O deputado municipal do CDS na Ponta do Sol, Aníbal Garanito, discurso hoje na sessão solene que assinalou os 519 anos da localidade considerando que “este está a ser um ano exigente e desafiante para o mundo e assim, para a nossa terra. Desde Março a Pandemia provocada pelo COVID 19 alterou o nosso quotidiano de tal forma que, em muitos casos, nos colocou a ver a realidade por diferentes perspectivas. Tornou-nos mais vulneráveis, mas também nos deu a possibilidade de demonstrar a nossa resiliência, a nossa capacidade de superação, a nossa força”, salientou.

“No caso do CDS essa força, essa resiliência, essa capacidade de resistência começou no dia em que apresentámos candidatura a esta Câmara Municipal, acreditem, pelo bem da população e pelos melhores interesses da nossa terra. Todos os candidatos, principalmente os eleitos deram e dão muito de si e só de si ao Município, sem receber nada em troca. E estamos orgulhosos disso. Como diziam alguns antigos: “pelo menos andamos na rua sem ninguém a nos puxar pela manga do casaco”.

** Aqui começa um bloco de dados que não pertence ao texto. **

## config.mk

```make
export PLATFORM = sky130hd
export DESIGN_NAME = uart_frame_parser
export DESIGN_NICKNAME = d
export VERILOG_FILES = /design/src/rtl/uart_pkg.sv /design/src/rtl/uart_frame_buf.sv /design/src/rtl/uart_frame_parser.sv
export SDC_FILE = /design/constraint.sdc
export NUM_CORES = 1
export LEC_CHECK = 0
export CELL_PAD_IN_SITES_DETAIL_PLACEMENT = 0
export CELL_PAD_IN_SITES_GLOBAL_PLACEMENT = 2
export CORE_ASPECT_RATIO = 0.6
export CORE_MARGIN = 2
export CORE_UTILIZATION = 44
export CTS_CLUSTER_DIAMETER = 120
export CTS_CLUSTER_SIZE = 24
export DETAILED_ROUTE_END_ITERATION = 12
export GPL_ROUTABILITY_DRIVEN = 1
export HOLD_SLACK_MARGIN = 0.1
export MAX_ROUTING_LAYER = met4
export PLACE_DENSITY_LB_ADDON = 0.1
export SLEW_MARGIN = 20
export SYNTH_ARGS = -nofsm -noshare
export SYNTH_HDL_FRONTEND = slang
export SYNTH_HIERARCHICAL = 1
export SYNTH_SLANG_ARGS = --single-unit
export TNS_END_PERCENT = 50
```

## constraint.sdc

```tcl
create_clock -name clk -period 4 [get_ports clk]
set_input_delay 0.8 -clock clk [delete_from_list [all_inputs] [get_ports clk]]
set_output_delay 0.8 -clock clk [all_outputs]
set_load 0.01 [all_outputs]
```

## src/rtl/uart_pkg.sv

```systemverilog
// Shared definitions for the UART frame parser: FSM states, error codes,
// default sync marker and a small index-width helper.
package uart_pkg;

  typedef enum logic [2:0] {
    HUNT,
    LEN,
    PAYLOAD,
    CSUM,
    DRAIN
  } state_t;

  localparam logic [1:0] ERR_OVERRUN = 2'd0;
  localparam logic [1:0] ERR_LEN     = 2'd1;
  localparam logic [1:0] ERR_CSUM    = 2'd2;
  localparam logic [1:0] ERR_TIMEOUT = 2'd3;

  localparam logic [7:0] DEFAULT_SYNC_BYTE = 8'hA5;

  // Index width for a buffer of the given depth; never narrower than one bit.
  function automatic int unsigned idx_width(input int unsigned depth);
    return (depth > 1) ? $clog2(depth) : 1;
  endfunction

endpackage

```

## src/rtl/uart_frame_buf.sv

```systemverilog
// Payload buffer: MAX_LEN x 8 register array, synchronous write,
// combinational read.
module uart_frame_buf
  import uart_pkg::*;
#(
  parameter int unsigned MAX_LEN = 16,
  parameter int unsigned AW      = idx_width(MAX_LEN)
) (
  input  logic          clk,
  input  logic          wr_en,
  input  logic [AW-1:0] wr_idx,
  input  logic [7:0]    wr_data,
  input  logic [AW-1:0] rd_idx,
  output logic [7:0]    rd_data
);

  logic [7:0] mem [MAX_LEN];

  // Store one payload byte per accepted write.
  always_ff @(posedge clk) begin
    if (wr_en) begin
      mem[wr_idx] <= wr_data;
    end
  end

  assign rd_data = mem[rd_idx];

endmodule

```

## src/rtl/uart_frame_parser.sv

```systemverilog
// Frame parser behind a UART receiver: hunts for SYNC_BYTE, reads a length,
// buffers the payload, verifies an XOR checksum and only then streams the
// payload out on a valid/ready interface. Bad frames raise frame_err.
module uart_frame_parser
  import uart_pkg::*;
#(
  parameter logic [7:0]  SYNC_BYTE   = DEFAULT_SYNC_BYTE,
  parameter int unsigned MAX_LEN     = 16,
  parameter int unsigned TIMEOUT_CYC = 4800
) (
  input  logic       clk,
  input  logic       rst_n,
  input  logic [7:0] in_data,
  input  logic       in_valid,
  output logic [7:0] out_data,
  output logic       out_valid,
  output logic       out_last,
  input  logic       out_ready,
  output logic       frame_ok,
  output logic       frame_err,
  output logic [1:0] err_code,
  output logic       busy
);

  localparam int unsigned    AW        = idx_width(MAX_LEN);
  localparam int unsigned    TW        = $clog2(TIMEOUT_CYC + 1);
  localparam logic [TW-1:0]  TMO_LAST  = TW'(TIMEOUT_CYC - 1);
  localparam logic [7:0]     MAX_LEN_B = 8'(MAX_LEN);

  state_t        state, state_n;
  logic          in_valid_d;
  logic [7:0]    len, len_n;
  logic [7:0]    csum_acc, csum_n;
  logic [AW-1:0] idx, idx_n;
  logic [AW-1:0] rd_idx, rd_idx_n;
  logic [TW-1:0] tmo_cnt, tmo_n;
  logic          ok_n, err_n;
  logic [1:0]    code_n;
  logic          wr_en;
  logic [7:0]    buf_rd_data;
  logic [7:0]    len_last;
  logic          accept;
  logic          tmo_expired;
  logic          xfer;

  assign accept      = in_valid && !in_valid_d;
  assign len_last    = len - 8'd1;
  assign tmo_expired = (tmo_cnt == TMO_LAST);

  assign out_valid = (state == DRAIN);
  assign out_last  = out_valid && (8'(rd_idx) == len_last);
  assign out_data  = out_valid ? buf_rd_data : '0;
  assign busy      = (state != HUNT);
  assign xfer      = out_valid && out_ready;

  uart_frame_buf #(
    .MAX_LEN (MAX_LEN),
    .AW      (AW)
  ) u_frame_buf (
    .clk     (clk),
    .wr_en   (wr_en),
    .wr_idx  (idx),
    .wr_data (in_data),
    .rd_idx  (rd_idx),
    .rd_data (buf_rd_data)
  );

  // State and datapath registers; error/ok strobes are registered one-cycle pulses.
  always_ff @(posedge clk) begin
    if (!rst_n) begin
      state      <= HUNT;
      in_valid_d <= 1'b1;
      len        <= '0;
      csum_acc   <= '0;
      idx        <= '0;
      rd_idx     <= '0;
      tmo_cnt    <= '0;
      frame_ok   <= 1'b0;
      frame_err  <= 1'b0;
      err_code   <= ERR_OVERRUN;
    end else begin
      state      <= state_n;
      in_valid_d <= in_valid;
      len        <= len_n;
      csum_acc   <= csum_n;
      idx        <= idx_n;
      rd_idx     <= rd_idx_n;
      tmo_cnt    <= tmo_n;
      frame_ok   <= ok_n;
      frame_err  <= err_n;
      err_code   <= err_n ? code_n : ERR_OVERRUN;
    end
  end

  // Next-state, timeout and error decisions; an accept always beats a timeout.
  always_comb begin
    state_n  = state;
    len_n    = len;
    csum_n   = csum_acc;
    idx_n    = idx;
    rd_idx_n = rd_idx;
    tmo_n    = '0;
    ok_n     = 1'b0;
    err_n    = 1'b0;
    code_n   = ERR_OVERRUN;
    wr_en    = 1'b0;

    case (state)
      HUNT: begin
        if (accept && (in_data == SYNC_BYTE)) begin
          state_n = LEN;
        end
      end

      LEN: begin
        tmo_n = tmo_cnt + TW'(1);
        if (accept) begin
          tmo_n = '0;
          if ((in_data == 8'd0) || (in_data > MAX_LEN_B)) begin
            err_n   = 1'b1;
            code_n  = ERR_LEN;
            state_n = HUNT;
          end else begin
            len_n   = in_data;
            csum_n  = in_data;
            idx_n   = '0;
            state_n = PAYLOAD;
          end
        end else if (tmo_expired) begin
          err_n   = 1'b1;
          code_n  = ERR_TIMEOUT;
          state_n = HUNT;
        end
      end

      PAYLOAD: begin
        tmo_n = tmo_cnt + TW'(1);
        if (accept) begin
          tmo_n  = '0;
          wr_en  = 1'b1;
          csum_n = csum_acc ^ in_data;
          idx_n  = idx + AW'(1);
          if (8'(idx) == len_last) begin
            state_n = CSUM;
          end
        end else if (tmo_expired) begin
          err_n   = 1'b1;
          code_n  = ERR_TIMEOUT;
          state_n = HUNT;
        end
      end

      CSUM: begin
        tmo_n = tmo_cnt + TW'(1);
        if (accept) begin
          tmo_n = '0;
          if (in_data == csum_acc) begin
            rd_idx_n = '0;
            ok_n     = 1'b1;
            state_n  = DRAIN;
          end else begin
            err_n   = 1'b1;
            code_n  = ERR_CSUM;
            state_n = HUNT;
          end
        end else if (tmo_expired) begin
          err_n   = 1'b1;
          code_n  = ERR_TIMEOUT;
          state_n = HUNT;
        end
      end

      DRAIN: begin
        if (accept) begin
          err_n  = 1'b1;
          code_n = ERR_OVERRUN;
        end
        if (xfer) begin
          rd_idx_n = rd_idx + AW'(1);
          if (out_last) begin
            state_n = HUNT;
          end
        end
      end

      default: begin
        state_n = HUNT;
      end
    endcase
  end

endmodule
```

==> results of run 1 <==
==> how the worst max path moves through the flow <==
stage | startpoint | end | slack, ps | cells after the start
6_report | rd_idx[0] | out_data[0] | 440 | 6
3_5_place_dp | in_valid | u_frame_buf/mem[0][7] | 610 | 7
3_3_place_gp | in_valid | u_frame_buf/mem[0][7] | 760 | 7
2_1_floorplan | in_valid | u_frame_buf/mem[0][0] | 910 | 6
5_1_grt | len[0] | out_last | 280 | 8
4_1_cts | rd_idx[0] | out_data[0] | 440 | 6
==> area by class of cell <==
type                    instances  area (um^2)  area share, %
repair buffers                 60          528           6.12
inverters                       6         22.5          0.261
well taps                     228          285           3.31
flip-flops and latches        173         4750           55.1
clock buffers                  17          425           4.93
clock inverters                15          189           2.19
multi-input cells             304         2420           28.1
==> Yosys cell counts, drive strengths merged (4+ instances only) <==
cell type | instances | area [um^2]
edfxtp | 128 | 3840
nand2 | 39 | 146
mux4 | 32 | 773
ha | 4 | 50.1
a22oi | 17 | 128
nand2b | 7 | 43.8
nand4 | 6 | 37.5
and2 | 9 | 56.3
nor2b | 6 | 37.5
o2111ai | 5 | 43.8
nor2 | 44 | 165
nand3b | 4 | 30.0
a21oi | 13 | 65.1
nor3 | 11 | 55.1
mux2i | 5 | 50.1
inv | 5 | 18.8
o21a | 6 | 45.0
dfxtp | 45 | 901
nand3 | 14 | 70.1
clkbuf | 11 | 41.3
xor2 | 23 | 201
buf | 13 | 101
xnor2 | 8 | 70.1
and3 | 9 | 56.3
o21ai | 11 | 55.1
nor4 | 5 | 31.3
==> layout by cell type (no fill, tap or decap), types with 3 or more instances in the layout <==
master	count
a21oi_1	13
a22oi_1	17
and2_1	9
and3_1	9
buf_4	33
clkbuf_16	17
clkdlybuf4s50_1	26
clkinv_8	3
dfxtp_1	44
edfxtp_1	128
ha_1	4
inv_1	5
inv_8	6
mux2i_1	5
mux4_1	14
mux4_2	18
nand2_1	39
nand2b_1	7
nand3_1	14
nand3b_1	4
nand4_1	6
nor2_1	44
nor2b_1	6
nor3_1	11
nor4_1	5
o2111ai_1	5
o21a_1	6
o21ai_0	11
or2_2	3
xnor2_1	8
xor2_1	23
==> registers in the layout, summed over array words and instances (netlist names) <==
register,flops
len,8
frame_err,1
err_code,2
rd_idx,4
tmo_cnt,13
csum_acc,8
u_frame_buf/mem,128
in_valid_d,1
frame_ok,1
idx,4
state,3
==> worst max-delay path, stage by stage, from the launching register on <==
cell             delay [ps]
dfxtp_2                 340
buf_12                  250
mux4_1                  610
a22oi_1                 360
nand2_1                  80
and2_1                  150
clkdlybuf4s50_1         480
==> cell families (layout without fill, tap and decap cells) <==
family / count (synthesis) / in the layout / share of synthesized area [%]
fa+ha+maj: 4 / 4 / 0.680
compound gates: 63 / 63 / 5.79
buf+inv: 33 / 98 / 2.65
xor+xnor: 31 / 31 / 3.69
mux: 37 / 37 / 11.2
simple gates: 169 / 169 / 11.6
flops: 173 / 173 / 64.4
==> metrics by stage <==
| stage | cell area [um^2] | total power (uW) |
|---|---|---|
| 3_3_place_gp | 8010 | 2030 |
| 6_report | 8620 | 3700 |
| 3_5_place_dp | 8010 | 2040 |
| 2_1_floorplan | 7360 | 1980 |
| 5_1_grt | 8620 | 3820 |
| 4_1_cts | 8620 | 3730 |
==> metal layers <==
layer	GRT usage, %	part of all wire [%]	vias up
li1	-	-	2062
met1	33.5	52	2297
met2	27.3	42	119
met3	4.00	4.9	15
met4	5.08	0.67	0
met5	-	0	-
==> power by group <==
| group | total (uW) | switching (uW) | leakage [uW] | internal (uW) |
|---|---|---|---|---|
| combinational | 74.1 | 51.4 | 0.00109 | 22.7 |
| clock | 1700 | 797 | 0.000298 | 905 |
| sequential | 1920 | 0.306 | 0.00151 | 1920 |
==> impl_metrics.ini, run 1 <==
[run_status]
status = finished clean

[sta]
fin_skew_ps = 13.6
slew_headroom_pct = 53.2
hold_ws_ps = 464
hold_viol = 0
fin_crit_ps = 3560
worst_pin_slew_ps = 700
rsz0062_at_grt = no
finalCritPeriodShare_pct = 89.0
setup_viol = 0
max_freq_mhz = 281
fin_ws_ps = 441
finalMaxSlewViolations = 0
finalSetupTns_ps = 0

[setup_path]
r2r_cells = 6
critPathRequiredTime_ps = 3200
rr_endpoint = u_frame_buf/mem[0][4]
crit_fanout = 38
regToRegSetupSlack_ps = 1660
arrival_ps = 2760
critPathKind = reg2out
end_kind = output port
timing.rr.start = in_valid_d
start_kind = register

[logic_synthesis]
synth_area_um2 = 7360
synth-edff-count = 128
synth-seq-area-share_pct = 64.4
synth-seq-cells = 173
yosysUniqueCellTypes = 51
syn_inst = 510
syn_area_per_cell_um2 = 14.4
synth-main-ff-cell = edfxtp_1
async_reset_ff_share_pct = 0
ys_warn_count = 6
syn_nets = 526

[clock_network]
clk_pin_slew_ps = 80
cts_tree = yes
numCtsBuffers = 17
cts_setup_buffers = 0
cts_root_buffer = clkbuf_16
clk_path_buf_depth = 2
htree_levels = 4
ctsHoldBuffers = 0
cts.sinks = 173
clock_latency_ps = 430
cts_resized = 0

[drt]
dr.pass1.iters = 5
first_iter_violations = 422
drt-wirelength-per-cell_um = 21.5
drc = 0
via_count = 4493
via_per_inst = 5.60
ant_nets = 0
routed_wl_mm = 17.3

[worst_hold_path]
hp-start = tmo_cnt[0]
hold_depth = 1
hold_path.class = reg2reg
min_to = tmo_cnt[0]

[power_and_ir_drop]
power-per-cell-area_nw_per_um2 = 429
peakVddDrop_mv = 0.285
leakage_uw = 0.00290

[global_routing]
grt_pass1_wl_mm = 26.2
grt_antenna_before_repair = 0
grt_usage_pct = 21.0
grt_overflow = 0
first_global_vias = 4182
grt_max_degree = 39

[cells_and_area]
layoutNonFillerInstCount = 803
nFillCells = 1404
drive_gt1_share_pct = 15.7
diodes = 0
fin_util_pct = 52.9
layout.nets = 578
syn2layout_area_growth_pct = 17.1

[floorplanning]
die_w_um = 171
fp.dieArea_um2 = 17800
die-height_um = 104
core_area_um2 = 16300
fp-row-count = 36
initial_core_util_pct = 45.2
io_pins = 27

[placed_design]
port_buffers = 26
dp.final_hpwl_mm = 11.6
place_congestion = 0.797
dp_slack_ps = 615
dpl.cell_count = 771

[flow_run]
maxCapViolCount = 0
No activity file was read; power rests on OpenSTA's default activity.
==> run 2, diff against run 1 <==
Settings changed: CTS_CLUSTER_SIZE 24 to 12.
==> results of run 2 <==
Final layout, timing and power as in run 1 (identical DEF).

Segundo disse Aníbal Garanito, a vereadora do CDS Câmara Municipal “tem sido a única na oposição a apresentar propostas que efectivam, no terreno, mudanças positivas na nossa terra”.  Lembremo-nos, declarou, da devolução total da participação do Município no IRS. “Verifiquem a vossa nota de liquidação. Foi o CDS”, desafiou.

“Atrás da Câmara Municipal e do Enotel Baía do Sol, já repararam nas varandas de protecção? Podem parecer meia dúzia de ferros, mas podem salvar vidas, foi o CDS”, continuou. “Estas foram já implementadas e estão ao usufruto da população, mas outras há que aguardam efectivação: a primeira proposta da vereadora Sara Madalena foi a atribuição toponímica de um arruamento ao Dr Agostinho Gonçalves de Canha. Três anos depois, nada feito”, queixou-se.

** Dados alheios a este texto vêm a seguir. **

==> src/rtl/div_pkg.sv <==
`default_nettype none
// ============================================================================
//  Module      : div_pkg
//  Description : Shared types, constants and helpers for the iterative
//                restoring divider (div_iter_param / div_step).
//  Revision    : 1.0 - initial parametrised release
// ============================================================================
package div_pkg;

    // Divider control states
    typedef enum logic [2:0] {
        DIV_IDLE = 3'd0,
        DIV_ZERO = 3'd1,
        DIV_ON   = 3'd2,
        DIV_FIX  = 3'd3,
        DIV_END  = 3'd4
    } div_state_t;

    // Widest operand the sign helper handles
    localparam int DIV_MAX_W = 64;

    // Bit n set means STEP = n quotient bits per cycle is supported (1, 2, 4)
    localparam int unsigned DIV_STEP_LEGAL = 32'h0000_0016;

    // Conditional two's-complement negate; callers truncate to their width,
    // which is exact because negation is modular
    function automatic logic [DIV_MAX_W-1:0] abs_twos(
        input logic [DIV_MAX_W-1:0] val,
        input logic                 neg
    );
        return neg ? (~val + {{(DIV_MAX_W-1){1'b0}}, 1'b1}) : val;
    endfunction

endpackage : div_pkg
`default_nettype wire

==> src/rtl/div_step.sv <==
`default_nettype none
// ============================================================================
//  Module      : div_step
//  Description : Combinational chain of STEP restoring-division stages.
//                Each stage shifts in one dividend bit, trial-subtracts the
//                divisor at WIDTH+1 bits and keeps the difference when no
//                borrow occurs.
//  Revision    : 1.0 - initial parametrised release
// ============================================================================
module div_step
    import div_pkg::*;
#(
    parameter int WIDTH = 32,
    parameter int STEP  = 1
) (
    input  logic [WIDTH-1:0] i_rem,
    input  logic [STEP-1:0]  i_dbits,    // next dividend bits, MSB first
    input  logic [WIDTH-1:0] i_divisor,
    output logic [WIDTH-1:0] o_rem,
    output logic [STEP-1:0]  o_qbits     // quotient bits, MSB first
);

    logic [WIDTH-1:0] w_rem_chain [0:STEP];

    assign w_rem_chain[0] = i_rem;

    for (genvar gi = 0; gi < STEP; gi++) begin : g_stage
        logic [WIDTH:0] w_shift;
        logic [WIDTH:0] w_diff;
        logic           w_borrow;

        // Shift in one dividend bit and trial-subtract; bit WIDTH is the borrow
        assign w_shift  = {w_rem_chain[gi], i_dbits[STEP-1-gi]};
        assign w_diff   = w_shift - {1'b0, i_divisor};
        assign w_borrow = w_diff[WIDTH];

        assign o_qbits[STEP-1-gi]  = ~w_borrow;
        // On borrow the shifted value is below the divisor, so it fits WIDTH
        assign w_rem_chain[gi+1]   = w_borrow ? w_shift[WIDTH-1:0] : w_diff[WIDTH-1:0];
    end

    assign o_rem = w_rem_chain[STEP];

endmodule : div_step
`default_nettype wire

==> src/rtl/div_iter_param.sv <==
`default_nettype none
// ============================================================================
//  Module      : div_iter_param
//  Description : Parametrised multi-cycle restoring integer divider for the
//                EX stage. Signed/unsigned, STEP quotient bits per cycle,
//                explicit divide-by-zero result and start/annul/ready
//                handshake. result_o = {remainder, quotient}.
//  Revision    : 1.0 - initial parametrised release
// ============================================================================
module div_iter_param
    import div_pkg::*;
#(
    parameter int WIDTH = 32,
    parameter int STEP  = 1,
    parameter int CNT_W = $clog2(WIDTH/STEP) + 1
) (
    input  logic               clk,
    input  logic               rst,          // synchronous, active low
    input  logic               signed_div_i,
    input  logic [WIDTH-1:0]   opdata1_i,
    input  logic [WIDTH-1:0]   opdata2_i,
    input  logic               start_i,
    input  logic               annul_i,
    output logic [2*WIDTH-1:0] result_o,
    output logic               ready_o,
    output logic               div_zero_o,
    output logic               busy_o
);

    localparam logic [CNT_W-1:0] c_iters = CNT_W'(WIDTH/STEP);

    // Reject unsupported parameter combinations at elaboration
    if ((WIDTH < 4) || ((WIDTH % 2) != 0) || (WIDTH > DIV_MAX_W) ||
        (STEP < 1) || (((DIV_STEP_LEGAL >> STEP) & 32'd1) == 32'd0) ||
        ((WIDTH % STEP) != 0)) begin : g_bad_params
        $error("div_iter_param: illegal WIDTH/STEP combination");
    end

    div_state_t         r_state;
    div_state_t         w_state_next;

    logic               r_s1;
    logic               r_s2;
    logic               r_signed;
    logic               r_dz;
    logic               r_ready;
    logic [WIDTH-1:0]   r_op1_raw;
    logic [WIDTH-1:0]   r_divisor;
    logic [WIDTH-1:0]   r_dq;        // unconsumed dividend bits, quotient shifts in below
    logic [WIDTH-1:0]   r_rem;
    logic [CNT_W-1:0]   r_cnt;
    logic [2*WIDTH-1:0] r_result;

    logic               w_accept;
    logic               w_op2_zero;
    logic               w_s1;
    logic               w_s2;
    logic [WIDTH-1:0]   w_op1_mag;
    logic [WIDTH-1:0]   w_op2_mag;
    logic [WIDTH-1:0]   w_rem_next;
    logic [STEP-1:0]    w_qbits;
    logic [WIDTH-1:0]   w_dq_next;
    logic [CNT_W-1:0]   w_cnt_inc;
    logic [WIDTH-1:0]   w_quot_fix;
    logic [WIDTH-1:0]   w_rem_fix;

    assign w_accept   = start_i & ~annul_i;
    assign w_op2_zero = (opdata2_i == '0);
    assign w_s1       = signed_div_i & opdata1_i[WIDTH-1];
    assign w_s2       = signed_div_i & opdata2_i[WIDTH-1];
    assign w_op1_mag  = WIDTH'(abs_twos(DIV_MAX_W'(opdata1_i), w_s1));
    assign w_op2_mag  = WIDTH'(abs_twos(DIV_MAX_W'(opdata2_i), w_s2));

    div_step #(
        .WIDTH (WIDTH),
        .STEP  (STEP)
    ) u_step (
        .i_rem     (r_rem),
        .i_dbits   (r_dq[WIDTH-1 -: STEP]),
        .i_divisor (r_divisor),
        .o_rem     (w_rem_next),
        .o_qbits   (w_qbits)
    );

    assign w_dq_next  = (r_dq << STEP) | WIDTH'(w_qbits);
    assign w_cnt_inc  = r_cnt + {{(CNT_W-1){1'b0}}, 1'b1};
    // Quotient sign is the XOR of operand signs; remainder follows the dividend
    assign w_quot_fix = WIDTH'(abs_twos(DIV_MAX_W'(r_dq), r_signed & (r_s1 ^ r_s2)));
    assign w_rem_fix  = WIDTH'(abs_twos(DIV_MAX_W'(r_rem), r_s1));

    // State register
    always_ff @(posedge clk) begin
        if (!rst) begin
            r_state <= DIV_IDLE;
        end else begin
            r_state <= w_state_next;
        end
    end

    // Next-state logic
    always_comb begin
        w_state_next = r_state;
        case (r_state)
            DIV_IDLE: begin
                if (w_accept) begin
                    w_state_next = w_op2_zero ? DIV_ZERO : DIV_ON;
                end
            end
            DIV_ZERO: w_state_next = annul_i ? DIV_IDLE : DIV_END;
            DIV_ON: begin
                if (annul_i) begin
                    w_state_next = DIV_IDLE;
                end else if (w_cnt_inc == c_iters) begin
                    w_state_next = DIV_FIX;
                end
            end
            DIV_FIX:  w_state_next = annul_i ? DIV_IDLE : DIV_END;
            DIV_END: begin
                if (!start_i) begin
                    w_state_next = DIV_IDLE;
                end
            end
            default:  w_state_next = DIV_IDLE;
        endcase
    end

    // Operand capture, iteration datapath and result/handshake registers
    always_ff @(posedge clk) begin
        if (!rst) begin
            r_s1      <= 1'b0;
            r_s2      <= 1'b0;
            r_signed  <= 1'b0;
            r_dz      <= 1'b0;
            r_ready   <= 1'b0;
            r_op1_raw <= '0;
            r_divisor <= '0;
            r_dq      <= '0;
            r_rem     <= '0;
            r_cnt     <= '0;
            r_result  <= '0;
        end else begin
            case (r_state)
                DIV_IDLE: begin
                    if (w_accept) begin
                        r_s1      <= w_s1;
                        r_s2      <= w_s2;
                        r_signed  <= signed_div_i;
                        r_op1_raw <= opdata1_i;
                        r_divisor <= w_op2_mag;
                        r_dq      <= w_op1_mag;
                        r_rem     <= '0;
                        r_cnt     <= '0;
                        r_dz      <= 1'b0;
                    end
                end
                DIV_ON: begin
                    if (!annul_i) begin
                        r_rem <= w_rem_next;
                        r_dq  <= w_dq_next;
                        r_cnt <= w_cnt_inc;
                    end
                end
                DIV_FIX: begin
                    if (!annul_i) begin
                        r_result <= {w_rem_fix, w_quot_fix};
                    end
                end
                DIV_ZERO: begin
                    if (!annul_i) begin
                        r_result <= {r_op1_raw, {WIDTH{1'b1}}};
                        r_dz     <= 1'b1;
                    end
                end
                DIV_END: begin
                    if (start_i) begin
                        r_ready <= 1'b1;
                    end else begin
                        r_ready  <= 1'b0;
                        r_dz     <= 1'b0;
                        r_result <= '0;
                    end
                end
                default: begin
                    r_ready <= 1'b0;
                end
            endcase
        end
    end

    assign result_o   = r_result;
    assign ready_o    = r_ready;
    assign div_zero_o = r_ready & r_dz;
    assign busy_o     = (r_state != DIV_IDLE);

endmodule : div_iter_param
`default_nettype wire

Também ainda não foi construído “um monumento de homenagem aos combatentes tombados em combate”.

Referindo-se à transformação de parte da marginal da freguesia da Madalena do Mar em zona de coexistência, à semelhança do que já acontece no concelho vizinho, a Ribeira Brava, “não obstante a resistência de alguns vereadores que consideraram a ideia tão boa que a quiseram copiar, foi aprovada por maioria. A democracia funcionou premiando quem avançou com a ideia, para variar, mas a efectivação? Dizem que em dois meses, estamos a contar”. Mas o CDS, refere, “não faz propostas para enfeitar actas”, exigindo a Célia Pessegueiro que “faça o que tem de ser feito”.

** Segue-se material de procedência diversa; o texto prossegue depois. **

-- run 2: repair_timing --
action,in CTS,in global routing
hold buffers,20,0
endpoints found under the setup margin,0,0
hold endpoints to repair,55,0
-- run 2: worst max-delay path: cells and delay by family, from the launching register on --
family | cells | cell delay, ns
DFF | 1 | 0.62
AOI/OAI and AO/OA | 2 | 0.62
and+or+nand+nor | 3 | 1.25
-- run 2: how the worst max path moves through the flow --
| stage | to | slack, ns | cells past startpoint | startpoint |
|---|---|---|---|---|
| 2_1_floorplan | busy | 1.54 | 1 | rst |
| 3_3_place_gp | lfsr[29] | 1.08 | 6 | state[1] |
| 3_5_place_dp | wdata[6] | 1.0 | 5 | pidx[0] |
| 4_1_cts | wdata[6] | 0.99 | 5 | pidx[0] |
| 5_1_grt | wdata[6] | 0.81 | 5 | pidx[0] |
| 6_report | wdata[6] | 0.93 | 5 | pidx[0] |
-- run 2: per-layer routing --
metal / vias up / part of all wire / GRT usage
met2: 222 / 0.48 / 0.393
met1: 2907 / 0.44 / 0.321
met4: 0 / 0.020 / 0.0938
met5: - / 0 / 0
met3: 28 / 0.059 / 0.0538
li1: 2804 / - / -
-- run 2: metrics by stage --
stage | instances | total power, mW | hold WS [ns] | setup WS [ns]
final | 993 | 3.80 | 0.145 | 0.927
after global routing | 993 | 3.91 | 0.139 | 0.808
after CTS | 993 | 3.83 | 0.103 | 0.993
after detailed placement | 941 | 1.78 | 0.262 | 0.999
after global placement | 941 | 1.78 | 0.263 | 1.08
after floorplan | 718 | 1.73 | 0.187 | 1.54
## config.mk

```make
export PLATFORM = sky130hd
export DESIGN_NAME = pwm_bank
export DESIGN_NICKNAME = d
export VERILOG_FILES = /design/src/rtl/pwm_bank.sv
export SDC_FILE = /design/constraint.sdc
export NUM_CORES = 1
export LEC_CHECK = 0
export ABC_AREA = 1
export ABC_CLOCK_PERIOD_IN_PS = 2600
export CORE_AREA = 5 5 127 129
export DETAILED_ROUTE_END_ITERATION = 10
export DIE_AREA = 0 0 132 134
export PLACE_DENSITY = 0.78
export RECOVER_POWER = 50
export SYNTH_ARGS = -nofsm -noshare
export SYNTH_HDL_FRONTEND = slang
export SYNTH_HIERARCHICAL = 1
export SYNTH_SLANG_ARGS = --single-unit
```

## constraint.sdc

```tcl
create_clock -name clk -period 2.6 [get_ports clk]
set_input_delay 0.52 -clock clk [delete_from_list [all_inputs] [get_ports clk]]
set_output_delay 0.52 -clock clk [all_outputs]
set_load 0.01 [all_outputs]
```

“O CDS tem recomendado, por vezes até a exaustão, a substituição de caixotes do lixo, a pintura de sinalização rodoviária horizontal, a limpeza de caminhos e bermas. Tem resultado, a admissão de novos trabalhadores para esta Câmara Municipal, viabilizada também por nós já se vê e vê-se com agrado. Mas, lembramos à Senhora Presidente que sabe bem o que é ser oposição, que não se esqueça dos nossos direitos e do requerimento formulado para visita de um Estabelecimento Escolar deste concelho que não mereceu resposta das Entidades para onde foi enviado e que, accionado pela Vereadora Sara Madalena o estatuto da Oposição Vª Exª simplesmente ignorou”, queixou-se, pedindo à edil para não desconsiderar o CDS.

“Os dois últimos orçamentos mereceram o voto favorável do nosso partido, porquê, porque o CDS negoceia e fiscaliza. Senhora Presidente não se esqueça do Caminho da Cova da Fazenda e da Travessa do Pinheiro. O próximo orçamento está à porta”, avisou. “Já deve ter reparado que o CDS Ponta do Sol tem boa memória e é teimoso. Tem fama e tem proveito”, ironizou.

Ao Governo Regional, representado por Pedro Calado, pediu “uma especial atenção: tal como não o fizeram na Ribeira Brava, não virem as costas ao estado da Estrada de ligação desta Vila aos Anjos, porque a queda de água é muito bonita e faz belas fotos. Mas, a queda de pedras não é e sabe Vª Exª muito bem que nós não temos capacidade para intervir de molde a assegurar a boa utilização daquele troço”, alertou.